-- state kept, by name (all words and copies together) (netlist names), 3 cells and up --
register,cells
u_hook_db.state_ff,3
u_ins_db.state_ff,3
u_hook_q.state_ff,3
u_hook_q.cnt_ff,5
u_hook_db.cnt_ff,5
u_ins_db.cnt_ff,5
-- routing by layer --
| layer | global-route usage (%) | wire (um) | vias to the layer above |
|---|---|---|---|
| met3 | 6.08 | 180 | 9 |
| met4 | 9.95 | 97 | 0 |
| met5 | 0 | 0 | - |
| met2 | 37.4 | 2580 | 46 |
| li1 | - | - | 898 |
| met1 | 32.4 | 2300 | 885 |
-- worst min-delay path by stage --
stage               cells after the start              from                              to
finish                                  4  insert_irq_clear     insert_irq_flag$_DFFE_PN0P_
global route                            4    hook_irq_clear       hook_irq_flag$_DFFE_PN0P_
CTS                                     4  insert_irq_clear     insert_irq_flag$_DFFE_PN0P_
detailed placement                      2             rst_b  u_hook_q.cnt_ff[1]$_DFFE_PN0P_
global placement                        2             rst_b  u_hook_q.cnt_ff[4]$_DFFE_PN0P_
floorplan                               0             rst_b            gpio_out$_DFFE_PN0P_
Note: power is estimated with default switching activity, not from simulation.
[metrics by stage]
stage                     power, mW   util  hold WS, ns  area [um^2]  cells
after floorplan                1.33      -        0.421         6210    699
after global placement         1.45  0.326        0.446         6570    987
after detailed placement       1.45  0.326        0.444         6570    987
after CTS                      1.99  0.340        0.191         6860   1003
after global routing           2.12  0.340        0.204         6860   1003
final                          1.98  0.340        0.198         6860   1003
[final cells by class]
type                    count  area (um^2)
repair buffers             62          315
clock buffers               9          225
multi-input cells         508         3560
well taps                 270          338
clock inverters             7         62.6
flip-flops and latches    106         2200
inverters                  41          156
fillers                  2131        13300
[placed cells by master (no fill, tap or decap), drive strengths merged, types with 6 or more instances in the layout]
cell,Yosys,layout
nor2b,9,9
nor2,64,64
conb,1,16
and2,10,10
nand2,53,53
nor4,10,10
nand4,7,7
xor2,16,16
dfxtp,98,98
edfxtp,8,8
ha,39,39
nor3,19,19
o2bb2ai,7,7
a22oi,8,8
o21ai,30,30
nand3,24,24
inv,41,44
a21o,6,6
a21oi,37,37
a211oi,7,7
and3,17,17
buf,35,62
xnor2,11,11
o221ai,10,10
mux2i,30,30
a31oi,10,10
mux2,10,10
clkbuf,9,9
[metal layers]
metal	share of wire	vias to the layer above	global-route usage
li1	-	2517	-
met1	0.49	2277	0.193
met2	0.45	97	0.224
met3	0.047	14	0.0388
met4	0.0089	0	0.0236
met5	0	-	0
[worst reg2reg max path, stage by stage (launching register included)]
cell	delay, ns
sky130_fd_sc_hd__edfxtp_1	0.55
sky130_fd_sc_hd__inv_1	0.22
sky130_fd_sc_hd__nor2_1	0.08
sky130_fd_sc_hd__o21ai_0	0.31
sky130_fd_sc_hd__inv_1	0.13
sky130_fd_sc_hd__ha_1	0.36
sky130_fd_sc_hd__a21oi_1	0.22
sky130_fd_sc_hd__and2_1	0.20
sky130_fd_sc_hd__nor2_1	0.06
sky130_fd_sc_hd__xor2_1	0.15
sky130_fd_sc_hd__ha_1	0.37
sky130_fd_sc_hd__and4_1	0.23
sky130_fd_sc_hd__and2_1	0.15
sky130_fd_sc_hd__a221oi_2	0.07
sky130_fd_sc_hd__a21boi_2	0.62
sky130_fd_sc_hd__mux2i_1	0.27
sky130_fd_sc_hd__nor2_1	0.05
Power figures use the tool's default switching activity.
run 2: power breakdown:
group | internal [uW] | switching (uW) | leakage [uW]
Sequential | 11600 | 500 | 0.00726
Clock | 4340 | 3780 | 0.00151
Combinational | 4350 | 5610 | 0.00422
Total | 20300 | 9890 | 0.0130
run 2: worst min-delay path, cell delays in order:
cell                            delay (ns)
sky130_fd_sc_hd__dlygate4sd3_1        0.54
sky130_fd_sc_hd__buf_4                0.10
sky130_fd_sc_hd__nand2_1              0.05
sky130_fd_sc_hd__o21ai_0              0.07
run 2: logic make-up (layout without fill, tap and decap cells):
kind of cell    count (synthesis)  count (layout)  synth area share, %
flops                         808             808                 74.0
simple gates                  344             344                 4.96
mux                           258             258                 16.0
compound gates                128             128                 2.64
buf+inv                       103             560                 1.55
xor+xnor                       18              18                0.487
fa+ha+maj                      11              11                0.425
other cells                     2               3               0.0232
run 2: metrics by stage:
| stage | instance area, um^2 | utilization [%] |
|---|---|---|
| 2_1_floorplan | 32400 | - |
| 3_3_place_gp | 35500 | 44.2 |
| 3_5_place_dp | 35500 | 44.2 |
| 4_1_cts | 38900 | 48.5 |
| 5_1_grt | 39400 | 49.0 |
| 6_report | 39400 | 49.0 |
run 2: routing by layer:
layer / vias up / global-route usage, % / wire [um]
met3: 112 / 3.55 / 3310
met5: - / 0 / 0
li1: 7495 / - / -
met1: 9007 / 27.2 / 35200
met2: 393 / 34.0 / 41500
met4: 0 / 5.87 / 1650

=-=-=-=-=

§ **Brief**: Give back every line of the listing where the word "flops" shows up.

§ **Result below**:
flip-flops and latches    106         2200
flops                         808             808                 74.0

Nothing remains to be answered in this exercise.